In the film, The Rider, a young man, Brady Blackburn, suffers a debilitating rodeo injury. Blackburn’s world revolves around horses and he must now forge a new identity. Family dysfunction and rural poverty increase the challenge.  The story is based on actual events and the actors play themselves.

A subplot involves the friendship between Blackburn and Lane Scott, a former bronc rider who is now paralyzed and unable to speak. For Catholic viewers, their friendship delivers a potent lesson about suffering, compassion and reparation. We have a lot to learn from them regarding friendship and forms of masculine penance.

What is Required

Athletic performance requires discipline and endurance: sore muscles are a given and potential injuries are part of the package. Men who are serious about spiritual development routinely include similar, physical components in their quest for sanctification.
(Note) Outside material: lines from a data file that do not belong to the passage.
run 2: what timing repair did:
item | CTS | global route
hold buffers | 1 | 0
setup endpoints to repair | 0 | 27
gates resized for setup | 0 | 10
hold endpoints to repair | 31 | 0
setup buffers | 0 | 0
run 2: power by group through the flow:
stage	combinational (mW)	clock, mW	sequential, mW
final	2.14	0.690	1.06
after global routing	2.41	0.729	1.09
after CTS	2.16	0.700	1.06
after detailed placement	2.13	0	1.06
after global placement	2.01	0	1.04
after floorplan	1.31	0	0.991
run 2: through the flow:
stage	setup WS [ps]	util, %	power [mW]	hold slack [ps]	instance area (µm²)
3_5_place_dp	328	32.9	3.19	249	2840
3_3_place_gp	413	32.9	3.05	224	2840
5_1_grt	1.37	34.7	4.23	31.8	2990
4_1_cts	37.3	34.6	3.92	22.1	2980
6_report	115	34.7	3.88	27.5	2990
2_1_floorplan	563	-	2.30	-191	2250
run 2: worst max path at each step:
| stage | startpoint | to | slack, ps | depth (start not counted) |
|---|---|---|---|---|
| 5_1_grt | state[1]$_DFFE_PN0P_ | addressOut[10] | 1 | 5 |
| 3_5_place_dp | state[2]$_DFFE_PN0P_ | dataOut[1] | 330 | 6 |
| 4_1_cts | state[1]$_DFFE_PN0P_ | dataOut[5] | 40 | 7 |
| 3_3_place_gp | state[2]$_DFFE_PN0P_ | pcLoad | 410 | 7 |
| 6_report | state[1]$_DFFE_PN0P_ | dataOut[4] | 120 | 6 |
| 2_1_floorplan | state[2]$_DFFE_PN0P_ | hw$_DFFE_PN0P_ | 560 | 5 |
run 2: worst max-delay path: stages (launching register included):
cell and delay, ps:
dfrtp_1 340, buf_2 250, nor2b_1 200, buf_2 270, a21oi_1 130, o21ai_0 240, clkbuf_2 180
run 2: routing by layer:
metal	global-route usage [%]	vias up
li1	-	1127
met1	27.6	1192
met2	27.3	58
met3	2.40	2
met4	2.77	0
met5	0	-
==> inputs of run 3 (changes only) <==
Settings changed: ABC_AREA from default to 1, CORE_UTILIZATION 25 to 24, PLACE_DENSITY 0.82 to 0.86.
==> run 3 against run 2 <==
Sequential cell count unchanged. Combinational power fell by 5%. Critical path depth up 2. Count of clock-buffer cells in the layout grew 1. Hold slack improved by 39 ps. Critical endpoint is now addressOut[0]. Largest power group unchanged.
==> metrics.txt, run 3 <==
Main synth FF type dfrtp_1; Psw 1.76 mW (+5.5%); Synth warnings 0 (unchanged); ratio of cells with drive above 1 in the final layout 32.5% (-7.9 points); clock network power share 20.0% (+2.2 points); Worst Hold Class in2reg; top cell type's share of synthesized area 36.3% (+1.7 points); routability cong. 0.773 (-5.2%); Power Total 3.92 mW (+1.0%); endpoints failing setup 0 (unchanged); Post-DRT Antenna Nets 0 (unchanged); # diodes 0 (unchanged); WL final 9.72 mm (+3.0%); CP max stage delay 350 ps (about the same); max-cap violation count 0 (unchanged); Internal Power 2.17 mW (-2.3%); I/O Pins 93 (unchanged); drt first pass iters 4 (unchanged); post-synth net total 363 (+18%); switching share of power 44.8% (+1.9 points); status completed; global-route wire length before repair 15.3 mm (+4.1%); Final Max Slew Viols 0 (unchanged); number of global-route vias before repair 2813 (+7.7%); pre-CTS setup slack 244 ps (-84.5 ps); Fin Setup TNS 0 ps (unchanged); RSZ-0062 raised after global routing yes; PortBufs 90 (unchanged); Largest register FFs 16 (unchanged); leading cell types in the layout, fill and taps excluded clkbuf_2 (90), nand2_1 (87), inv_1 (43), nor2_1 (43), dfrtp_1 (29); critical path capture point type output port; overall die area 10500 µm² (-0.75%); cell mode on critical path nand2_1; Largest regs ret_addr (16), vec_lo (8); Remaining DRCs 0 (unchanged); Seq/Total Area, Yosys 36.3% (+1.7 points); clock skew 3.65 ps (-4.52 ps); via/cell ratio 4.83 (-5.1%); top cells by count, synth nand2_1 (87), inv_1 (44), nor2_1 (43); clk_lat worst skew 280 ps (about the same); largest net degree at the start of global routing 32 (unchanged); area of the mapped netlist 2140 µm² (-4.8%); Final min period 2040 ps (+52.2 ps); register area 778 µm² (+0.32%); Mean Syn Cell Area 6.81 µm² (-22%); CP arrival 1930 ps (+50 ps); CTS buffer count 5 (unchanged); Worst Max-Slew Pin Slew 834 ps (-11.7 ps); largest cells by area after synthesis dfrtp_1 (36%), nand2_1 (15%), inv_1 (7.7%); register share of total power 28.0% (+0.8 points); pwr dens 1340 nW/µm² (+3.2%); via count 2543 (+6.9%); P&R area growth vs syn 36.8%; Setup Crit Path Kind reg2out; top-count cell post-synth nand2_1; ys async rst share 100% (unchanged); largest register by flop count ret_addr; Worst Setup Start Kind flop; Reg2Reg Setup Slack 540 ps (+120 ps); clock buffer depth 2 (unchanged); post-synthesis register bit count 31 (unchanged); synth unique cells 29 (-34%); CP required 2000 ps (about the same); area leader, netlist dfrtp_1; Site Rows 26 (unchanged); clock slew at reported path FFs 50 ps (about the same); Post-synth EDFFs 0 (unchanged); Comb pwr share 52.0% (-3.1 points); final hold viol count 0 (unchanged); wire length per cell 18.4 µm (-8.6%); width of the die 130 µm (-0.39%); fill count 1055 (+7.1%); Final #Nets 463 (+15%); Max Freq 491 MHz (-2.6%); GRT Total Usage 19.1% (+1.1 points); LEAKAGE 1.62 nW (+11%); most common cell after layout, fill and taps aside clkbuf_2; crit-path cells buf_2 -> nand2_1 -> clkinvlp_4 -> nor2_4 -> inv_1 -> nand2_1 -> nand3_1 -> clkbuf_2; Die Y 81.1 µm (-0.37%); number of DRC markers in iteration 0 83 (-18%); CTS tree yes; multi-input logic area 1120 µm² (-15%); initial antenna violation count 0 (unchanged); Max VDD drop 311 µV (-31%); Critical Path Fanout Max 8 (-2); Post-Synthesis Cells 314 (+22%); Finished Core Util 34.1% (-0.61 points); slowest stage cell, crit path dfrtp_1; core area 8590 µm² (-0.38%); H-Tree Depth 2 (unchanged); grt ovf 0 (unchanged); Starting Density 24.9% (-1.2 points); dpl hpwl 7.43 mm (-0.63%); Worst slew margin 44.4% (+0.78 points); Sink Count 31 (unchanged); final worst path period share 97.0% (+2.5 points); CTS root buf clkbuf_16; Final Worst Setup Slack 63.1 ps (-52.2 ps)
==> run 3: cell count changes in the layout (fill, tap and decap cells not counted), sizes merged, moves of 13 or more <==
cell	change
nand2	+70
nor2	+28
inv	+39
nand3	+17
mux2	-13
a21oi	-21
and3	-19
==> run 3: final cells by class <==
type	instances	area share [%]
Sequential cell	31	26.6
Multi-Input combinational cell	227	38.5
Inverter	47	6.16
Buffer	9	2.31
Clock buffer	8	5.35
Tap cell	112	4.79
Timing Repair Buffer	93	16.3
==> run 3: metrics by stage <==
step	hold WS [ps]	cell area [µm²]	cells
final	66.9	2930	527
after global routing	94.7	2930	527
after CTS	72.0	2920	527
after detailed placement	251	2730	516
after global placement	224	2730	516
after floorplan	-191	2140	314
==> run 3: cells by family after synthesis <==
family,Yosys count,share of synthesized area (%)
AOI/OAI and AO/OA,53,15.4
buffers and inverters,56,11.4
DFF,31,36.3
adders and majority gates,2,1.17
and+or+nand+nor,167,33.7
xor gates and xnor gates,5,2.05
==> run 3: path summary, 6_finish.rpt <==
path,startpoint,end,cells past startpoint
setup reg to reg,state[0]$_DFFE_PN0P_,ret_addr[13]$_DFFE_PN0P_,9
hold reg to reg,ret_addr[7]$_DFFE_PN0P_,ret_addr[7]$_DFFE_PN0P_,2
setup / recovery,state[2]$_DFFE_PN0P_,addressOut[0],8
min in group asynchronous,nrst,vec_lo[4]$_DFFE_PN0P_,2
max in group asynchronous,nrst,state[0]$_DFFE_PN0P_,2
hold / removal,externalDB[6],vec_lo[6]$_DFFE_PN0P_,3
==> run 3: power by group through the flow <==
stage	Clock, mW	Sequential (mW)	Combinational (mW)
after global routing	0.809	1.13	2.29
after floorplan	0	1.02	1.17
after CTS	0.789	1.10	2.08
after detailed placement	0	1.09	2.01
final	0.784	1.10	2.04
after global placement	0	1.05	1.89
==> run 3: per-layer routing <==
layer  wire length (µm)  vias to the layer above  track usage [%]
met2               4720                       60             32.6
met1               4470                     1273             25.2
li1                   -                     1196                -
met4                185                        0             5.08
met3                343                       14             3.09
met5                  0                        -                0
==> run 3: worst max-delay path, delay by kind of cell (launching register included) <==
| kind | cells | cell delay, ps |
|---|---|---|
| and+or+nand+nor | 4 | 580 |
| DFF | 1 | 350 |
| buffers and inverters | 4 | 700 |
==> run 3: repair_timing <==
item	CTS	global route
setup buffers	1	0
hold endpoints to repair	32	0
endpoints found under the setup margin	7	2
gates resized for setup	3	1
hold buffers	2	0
### src/rtl/gpio_debounce_pkg.sv
// Shared constants and types for the GPIO input debouncer.
// Pure definitions: no latency, no flow control.
package gpio_debounce_pkg;

   localparam int DEFAULT_DEBOUNCE_CYCLES = 500000;
   localparam int DEFAULT_CNT_W           = 20;

   typedef enum logic [1:0] {
      EDGE_NONE,
      EDGE_RISE,
      EDGE_FALL
   } edge_e;

   // Stability window must be at least one cycle and reachable by the counter.
   function automatic logic cycles_legal(input int cycles, input int cnt_w);
      return (cycles >= 1) && (longint'(cycles) <= ((longint'(1) << cnt_w) - 1));
   endfunction

endpackage

### src/rtl/debounce_chan.sv
// One input bit: 2-flop synchroniser, stability counter, debounced level and registered edge.
// Latency: 2 + DEBOUNCE_CYCLES cycles from raw edge to level; no backpressure (level input).
module debounce_chan
   import gpio_debounce_pkg::*;
#(
   parameter int   CNT_W           = DEFAULT_CNT_W,
   parameter int   DEBOUNCE_CYCLES = DEFAULT_DEBOUNCE_CYCLES,
   parameter logic RESET_VAL       = 1'b0
) (
   input  logic  clk,
   input  logic  rstn,
   input  logic  i_raw,
   output logic  o_level,
   output edge_e o_edge,
   output edge_e o_edge_nxt
);

   localparam logic [CNT_W-1:0] CNT_LAST = CNT_W'(DEBOUNCE_CYCLES - 1);

   logic             sync1_q;
   logic             sync2_q;
   logic [CNT_W-1:0] cnt_q;
   logic [CNT_W-1:0] cnt_d;
   logic             level_q;
   logic             level_d;
   edge_e            edge_q;
   edge_e            edge_d;

   // Synchroniser pair is kept free of any logic between the two flops.
   always_ff @(posedge clk or negedge rstn) begin
      if (!rstn) begin
         sync1_q <= RESET_VAL;
         sync2_q <= RESET_VAL;
      end else begin
         sync1_q <= i_raw;
         sync2_q <= sync1_q;
      end
   end

   always_comb begin
      cnt_d   = cnt_q;
      level_d = level_q;
      edge_d  = EDGE_NONE;
      if (sync2_q == level_q) begin
         cnt_d = '0;
      end else if (cnt_q == CNT_LAST) begin
         cnt_d   = '0;
         level_d = sync2_q;
         edge_d  = sync2_q ? EDGE_RISE : EDGE_FALL;
      end else begin
         cnt_d = cnt_q + CNT_W'(1);
      end
   end

   always_ff @(posedge clk or negedge rstn) begin
      if (!rstn) begin
         cnt_q   <= '0;
         level_q <= RESET_VAL;
         edge_q  <= EDGE_NONE;
      end else begin
         cnt_q   <= cnt_d;
         level_q <= level_d;
         edge_q  <= edge_d;
      end
   end

   assign o_level    = level_q;
   assign o_edge     = edge_q;
   assign o_edge_nxt = edge_d;

endmodule

### src/rtl/gpio_debounce.sv
// WIDTH-channel GPIO debouncer with edge pulses, W1C sticky press flags and optional IRQ (GPIO_DEBOUNCE_IRQ_EN).
// Latency: 2 + DEBOUNCE_CYCLES cycles raw->level, IRQ one cycle after flags; no backpressure.
module gpio_debounce
   import gpio_debounce_pkg::*;
#(
   parameter int               WIDTH           = 5,
   parameter int               CNT_W           = DEFAULT_CNT_W,
   parameter int               DEBOUNCE_CYCLES = DEFAULT_DEBOUNCE_CYCLES,
   parameter logic [WIDTH-1:0] RESET_VAL       = '0
) (
   input  logic             clk,
   input  logic             rstn,
   input  logic [WIDTH-1:0] i_raw,
   input  logic [WIDTH-1:0] i_clr,
`ifdef GPIO_DEBOUNCE_IRQ_EN
   input  logic [WIDTH-1:0] i_irq_mask,
`endif
   output logic [WIDTH-1:0] o_level,
   output logic [WIDTH-1:0] o_rise,
   output logic [WIDTH-1:0] o_fall,
   output logic [WIDTH-1:0] o_pressed,
   output logic             o_irq
);

   if (!cycles_legal(DEBOUNCE_CYCLES, CNT_W)) begin : g_bad_cycles
      $fatal(1, "gpio_debounce: DEBOUNCE_CYCLES out of range for CNT_W");
   end

   edge_e            edge_q   [WIDTH];
   edge_e            edge_nxt [WIDTH];
   logic [WIDTH-1:0] rise_nxt;
   logic [WIDTH-1:0] pressed_q;
   logic [WIDTH-1:0] pressed_d;

   for (genvar gi = 0; gi < WIDTH; gi++) begin : g_chan
      debounce_chan #(
         .CNT_W           (CNT_W),
         .DEBOUNCE_CYCLES (DEBOUNCE_CYCLES),
         .RESET_VAL       (RESET_VAL[gi])
      ) u_chan (
         .clk        (clk),
         .rstn       (rstn),
         .i_raw      (i_raw[gi]),
         .o_level    (o_level[gi]),
         .o_edge     (edge_q[gi]),
         .o_edge_nxt (edge_nxt[gi])
      );

      assign o_rise[gi]   = (edge_q[gi] == EDGE_RISE);
      assign o_fall[gi]   = (edge_q[gi] == EDGE_FALL);
      assign rise_nxt[gi] = (edge_nxt[gi] == EDGE_RISE);
   end

   // The flag sets on the same edge the level rises, so a coincident clear loses.
   always_comb begin
      pressed_d = (pressed_q & ~i_clr) | rise_nxt;
   end

   always_ff @(posedge clk or negedge rstn) begin
      if (!rstn) begin
         pressed_q <= '0;
      end else begin
         pressed_q <= pressed_d;
      end
   end

   assign o_pressed = pressed_q;

`ifdef GPIO_DEBOUNCE_IRQ_EN
   logic irq_q;
   logic irq_d;

   always_comb begin
      irq_d = |(pressed_q & i_irq_mask);
   end

   always_ff @(posedge clk or negedge rstn) begin
      if (!rstn) begin
         irq_q <= 1'b0;
      end else begin
         irq_q <= irq_d;
      end
   end

   assign o_irq = irq_q;
`else
   assign o_irq = 1'b0;
`endif

endmodule
### config.mk
export PLATFORM = sky130hd
export DESIGN_NAME = gpio_debounce
export DESIGN_NICKNAME = d
export VERILOG_FILES = /design/src/rtl/gpio_debounce_pkg.sv /design/src/rtl/debounce_chan.sv /design/src/rtl/gpio_debounce.sv
export SDC_FILE = /design/constraint.sdc
export NUM_CORES = 1
export LEC_CHECK = 0
export ABC_AREA = 1
export BUFFER_PORTS_ARGS = -buffer_cell sky130_fd_sc_hd__buf_2
export CORE_UTILIZATION = 55
export DETAILED_ROUTE_END_ITERATION = 12
export HOLD_SLACK_MARGIN = 0.12
export PLACE_DENSITY = 0.79
export SLEW_MARGIN = 40
export SYNTH_ARGS = -nofsm -noshare
export SYNTH_HDL_FRONTEND = slang
export SYNTH_SLANG_ARGS = --single-unit
### constraint.sdc
create_clock -name clk -period 1.9 [get_ports clk]
set_clock_uncertainty 0.2 [all_clocks]
set_input_delay 0.38 -clock clk [delete_from_list [all_inputs] [get_ports clk]]
set_output_delay 0.38 -clock clk [all_outputs]
set_load 0.01 [all_outputs]
# After elaboration in Yosys (flattened, before gate mapping)
# Cells that the tools add are included.
[classes]
n_eq_ne = 25
add_sub_neg = 5
reduce_logical = 5
muxes = 25
bitwise = 8
[ops]
columns = ["operator", "n"]
rows = [
  ["20-bit two-way mux", 10],
  ["20-bit by 1-bit adder with 20-bit output, second input constant", 5],
  ["20-bit by 19-bit equality test with 1-bit output, second input constant", 5],
  ["2-bit two-way mux", 15],
  ["2-bit by 1-bit equality test with 1-bit output, second input constant", 10],
  ["2-bit equality test, second input constant", 5],
  ["2-bit AND reduction", 5],
  ["5-bit AND", 1],
  ["1-bit equality test", 5],
  ["1-bit inverter", 5],
  ["5-bit inverter", 1],
  ["5-bit OR", 1],
]
[word_totals]
regBits = 130
wordCells = 94
out_inout_bits = 21
in_bits = 12

# Depth between registers and ports, before layout
[depth]
ltp_word = 5
depth_mapped = 9
depth_no_buf = 9

# By module
# Synthesis repeated with hierarchy kept, for this count alone.
[hier_totals]
cells_unflattened = 887
area_unflattened_um2 = 6861.6
[modules_own_cells]
columns = ["mod", "area_per_inst_um2", "instances", "cells_per_inst", "seq_area_each_um2"]
rows = [
  ["debounce_chan", 1311.3, 5, 167, 625.6],
  ["gpio_debounce", 305.3, 1, 52, 125.1],
]

# Worst setup path before layout
# OpenSTA, ideal clock, no wires.
[synth_path]
path_kind = "reg2reg"
startpoint = "register g_chan[3].u_chan.cnt_q[0]"
endpoint = "register g_chan[3].u_chan.cnt_q[18]"
path_buffers = 0
synth_period_minus_slack_ns = 1.527
path_stages_with_launch = 7
setup_slack_ns = 0.373
setup_time_ns = 0.119
arrival_time_ns = 1.208
required_time_ns = 1.581
path_cell_list = "dfrtp_1 > ha_1 > nand3_1 > nor3_2 > nand3_2 > nand2_2 > nor2_1"
[synth_via]
elab_chain_cells = 3
[synth_rtl]
columns = ["element", "line_no", "text"]
rows = [
  ["start: declaration", "debounce_chan.sv:22", "logic [CNT_W-1:0] cnt_q;"],
  ["start signal: assignment", "debounce_chan.sv:61", "cnt_q <= cnt_d;"],
  ["20-bit by 1-bit adder with 20-bit output / 20-bit by 19-bit equality test with 1-bit output (equally long branches)", "debounce_chan.sv:51, debounce_chan.sv:46", ""],
  ["20-bit two-way mux (*)", "debounce_chan.sv:46", "end else if (cnt_q == CNT_LAST) begin"],
  ["20-bit two-way mux (*)", "debounce_chan.sv:44", "if (sync2_q == level_q) begin"],
  ["net g_chan[3].u_chan.cnt_d[18]", "debounce_chan.sv:23", "logic [CNT_W-1:0] cnt_d;"],
]
# The timed path passes the listed nets; every way through them passes the cells marked *.
# A chain may end at the register's enable or synchronous reset.

# Worst setup path in the final report
[layout_path]
startpoint = "register g_chan[1].u_chan.cnt_q[0]"
endpoint = "register g_chan[1].u_chan.cnt_q[18]"
[layout_via]
elab_chain_cells = 3
[layout_rtl]
columns = ["element", "line_no"]
rows = [
  ["start: declaration", "debounce_chan.sv:22"],
  ["start signal: assignment", "debounce_chan.sv:61"],
  ["20-bit by 1-bit adder with 20-bit output / 20-bit by 19-bit equality test with 1-bit output (equally long branches)", "debounce_chan.sv:51, debounce_chan.sv:46"],
  ["20-bit two-way mux (*)", "debounce_chan.sv:46"],
  ["20-bit two-way mux (*)", "debounce_chan.sv:44"],
  ["net g_chan[1].u_chan.cnt_d[18]", "debounce_chan.sv:23"],
]
# Marked as above.

==> run_results.csv <==
group,metric,value,unit
outcome,outcome,"finished, final reports clean",
yosys,synth-main-ff-cell,"dfrtp_1",
clock_network,clk_path_buf_depth,2,
yosys,ys_seq_area_share,47.6,%
clock_network,cts_tree,"built",
timing,hold_viol,0,
detailed_routing,viasPerCell,4.93,
timing,setup_viol,0,
place,gp_congestion,0.911,
yosys,ys_warn_count,0,
yosys,synth_largest_area_cell,"dfrtp_1",
layout,syn_to_final_growth,15.6,%
clock_network,cts_num_sinks,130,
timing,fmax,580,MHz
power_and_ir_drop,power_frac_clock,50.3,%
place,placed_cells,1089,
timing,setup_tns,0,ns
power_and_ir_drop,fin_total_pwr,6.11,mW
clock_network,htree_levels,4,
flow_run,maxCapViolations,0,
power_and_ir_drop,swShare,22.5,%
critical_path,start_kind,"register",
clock_network,clk_pin_slew,0.06,ns
place,hpwl,9.79,mm
die,die_h,113,microns
critical_path,critPathCaptureType,"register",
clock_network,root_buffer,"clkbuf_16",
detailed_routing,routedWlPerCell,12.0,microns
power_and_ir_drop,power.leakage,3.63,nW
yosys,avgSynthCellArea,7.66,sq um
die,start_util,56.7,%
timing,drv_slew,0,
detailed_routing,firstDrtPassIters,8,
critical_path,crit_fanout,9,
critical_path,path_class,"register to register",
detailed_routing,drcViolationCount,0,
power_and_ir_drop,vdd_drop_max,614,uV
die,core,12100,sq um
layout,final_nets,968,
global_routing,grt_max_degree,44,
critical_path,cpMostUsedCell,"nor2_1",
power_and_ir_drop,p_per_area,773,nW/um^2
yosys,ys_ff_latch,130,
yosys,synth_nets,909,
yosys,ys_types,35,
global_routing,grt_pass1_vias,5398,
power_and_ir_drop,internal_power,4.74,mW
power_and_ir_drop,power.switching,1.38,mW
layout,antenna_cells,0,
layout,drive_above_1_share,11.9,%
min_path,hold_class,"register to register",
yosys,synthTopCellsByArea,"dfrtp_1 (48%), nor2_1 (13%), nand2_1 (8.0%)",
place,portBuffers,31,
yosys,synth_cells,892,
timing,period_share,90.7,%
critical_path,required,2.00,ns
critical_path,rr_worst_depth,6,
die,die_area,12900,sq um
global_routing,grt_pass1_wl,23.9,mm
clock_network,cts_buffers,17,
critical_path,max_stage_delay,0.37,ns
power_and_ir_drop,seqPwrFrac,46.4,%
place,place_area,7230,sq um
global_routing,globalRouteOverflowTotal,0,
detailed_routing,route.vias.total,5579,
critical_path,worstPathCellList,"ha_1, nand3_1, nor2_1, nand3_2, nand2_1, nor2_1",
power_and_ir_drop,pwr-share-comb,3.4,%
detailed_routing,drtAntennaViolNets,0,
layout,layoutNonFillerInstCount,1132,
yosys,async_reset_ff_share,100,%
clock_network,clock_latency,0.42,ns
timing,hold_ws,0.148,ns
timing,min_period,1.72,ns
die,core.rowCount,40,
yosys,synth_top_area_share,47.6,%
die,die_x,113,microns
detailed_routing,drt_wl_total,13.6,mm
yosys,synth_edf_count,0,
global_routing,antenna_found_initial,0,
die,num_io_pins,33,
yosys,syn_area,6840,sq um
min_path,min_path_cells,0,
global_routing,grtUsageTotal,23.7,%
timing,rsz0062_at_grt,"false",
detailed_routing,drtIter0Drc,457,
critical_path,crit_arrival,1.83,ns
critical_path,crit_path_top_delay_cell,"dfrtp_1",
layout,stdcell_area,7900,sq um
repair_timing:
item                       in CTS  in global routing
hold endpoints to repair      140                  0
resized for setup               0                  1
buffers inserted                0                  0
hold buffers                   11                  0
setup endpoints to repair       0                  1
critical path: cells and delay by family, from the launching register on:
family	cells	cell delay, ns
AND/OR/NAND/NOR	5	0.84
flip-flops	1	0.37
adder cells (fa/ha/maj)	1	0.20
per-layer routing:
layer / up-vias / global-route usage, % / wire length (microns)
li1: 2884 / - / -
met1: 2566 / 29.5 / 6270
met2: 98 / 39.6 / 6670
met3: 31 / 5.53 / 436
met4: 0 / 10.0 / 259
met5: - / 0 / 0
kinds of logic (layout without fill, tap and decap cells):
logic type      count (synthesis)  count (layout)  synth area share [%]
simple gates                  537             537                  34.5
xor+xnor                       50              50                  6.41
fa+ha+maj                       5               5                 0.915
other cells                     1               1                0.0549
buf+inv                       136             208                  7.93
compound gates                 33              33                  2.60
flops                         130             130                  47.6
path summary, 6_finish.rpt:
path	endpoint	slack [ns]	start
min reg2reg	g_chan[4].u_chan.sync2_q	0.15	g_chan[4].u_chan.sync1_q
min in group asynchronous	g_chan[2].u_chan.cnt_q[11]	0.22	rstn
max	g_chan[1].u_chan.cnt_q[18]	0.18	g_chan[1].u_chan.cnt_q[0]
max in group asynchronous	g_chan[3].u_chan.cnt_q[5]	0.74	rstn
max reg2reg	g_chan[1].u_chan.cnt_q[18]	0.18	g_chan[1].u_chan.cnt_q[0]
min	g_chan[4].u_chan.sync2_q	0.15	g_chan[4].u_chan.sync1_q
power groups by stage:
stage | sequential (mW) | combinational (mW) | clock (mW)
after floorplan | 2.88 | 0.0874 | 0
after global placement | 2.88 | 0.191 | 0
after detailed placement | 2.88 | 0.193 | 0
after CTS | 2.83 | 0.212 | 3.12
after global routing | 2.84 | 0.239 | 3.24
final | 2.83 | 0.205 | 3.07
metrics by stage:
step	setup slack, ns	util, %
3_5_place_dp	0.164	59.9
2_1_floorplan	0.373	-
5_1_grt	0.0183	65.5
3_3_place_gp	0.212	59.9
4_1_cts	0.154	65.5
6_report	0.177	65.5
Yosys cell counts (10+ instances only):
library cell / count
nor3_1: 11
nand4_1: 11
a21oi_1: 10
o21ai_0: 13
dfrtp_1: 130
xor2_1: 32
nand3_1: 87
inv_1: 123
nor2_1: 234
nor2_2: 20
nand2_1: 145
xnor2_1: 18
area by class of cell:
class	instances	area, sq um
fill	997	4160
inverter	125	469
clock buffer	19	453
clock inverter	13	111
timing repair buffer	51	364
multi-input combinational	626	3040
sequential	130	3250
tap	168	210
cells in the final DEF (no fill, tap or decap), drive strengths merged, types with 4 or more instances in the layout:
cell         count
a21oi           10
clkinvlp         4
o22ai            5
nor3b            6
nand4           11
nand3           91
nand2          152
nor2           258
ha               5
dfrtp          130
clkbuf          19
xnor2           18
o21ai           15
dlygate4sd3     11
xor2            32
clkinv           7
nor3            13
buf             40
inv            126
sequential cells by signal, summed over array words and instances (netlist names):
name                   count
g_chan.u_chan.cnt_q      100
g_chan.u_chan.sync2_q      5
g_chan.u_chan.o_level      5
g_chan.u_chan.sync1_q      5
o_pressed                  5
g_chan.u_chan.o_edge      10
(Power assumes the default switching activity.)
Ever since Adam’s creation in the outback—prior to the creation of Eden—men have turned to the wilderness as a primal means of returning to God. For the majority of men, activities such as hiking, hunting, and mountain climbing far exceed the spiritual dividends of conference-room seminars and retreats. Likewise, the role of Adam as provider and protector is mirrored in men’s preferences when it comes to corporal works of mercy: digging wells, rehabbing houses and running marathons for worthy causes.

But what about the experience of pain? Why is pain acceptable in the gym but not in the chapel? In contemporary spiritual writing, the topic of bodily mortification—from plunging into cold rivers to sleeping on straw mats—is virtually taboo. If mentioned at all, it is dismissed as borderline neurotic. Even in works that explore the spiritual exercises of great saints, the subject of pain for the sake of spiritual gain is seldom considered or analyzed.

Given this environment, maybe the story about a cowboy named Brady and his paralyzed friend can provide a platform to consider physical pain as part of the road to spiritual maturity.

Suffering Friends

After sustaining a serious head injury in the rodeo arena, Brady Blackburn grapples with the potential risks of pursuing a livelihood that entails riding horses. In the process of his discernment, Brady routinely stopping by the nursing home where his friend, Lane Scott, is a resident. Their visits include physical therapy as well as times of reminiscing on Lane’s past rodeo achievements. The contrast between past videos exulting the bravado of a rodeo champion and the convulsive shaking of a present-day paraplegic is gut-wrenching. Jeffery Overstreet, film critic for Christianity Today, describes the interaction that takes place:

With an intimacy rarely found among men, even brothers, Blackburn and Scott, unified by their loves and limitations, engage in a shared imaginative endeavor — a simulated ride, on a saddle, hands gripping the reins. Again, we see our hero’s natural gift for calming troubled spirits, reassuring wounded souls, and investing himself in beautiful acts of rehabilitation. 1

As a sign of their friendship, Brady gets a tattoo of Lane riding a bull inked across his shoulders. The depiction of Lane—in his rodeo glory—is woven into the intricate design of the Holy Cross. This act of admiration, salted with the pain of a tattoo stylus, expresses a depth of suffering communion that words cannot convey.

Mortification

Following the death of St. John Paul II, it was revealed that the Holy Father practiced self-flagellation. This information came as a shock to many. How could the author of The Theology of the Body intentionally inflict pain on what God has deemed a sacred vessel of grace?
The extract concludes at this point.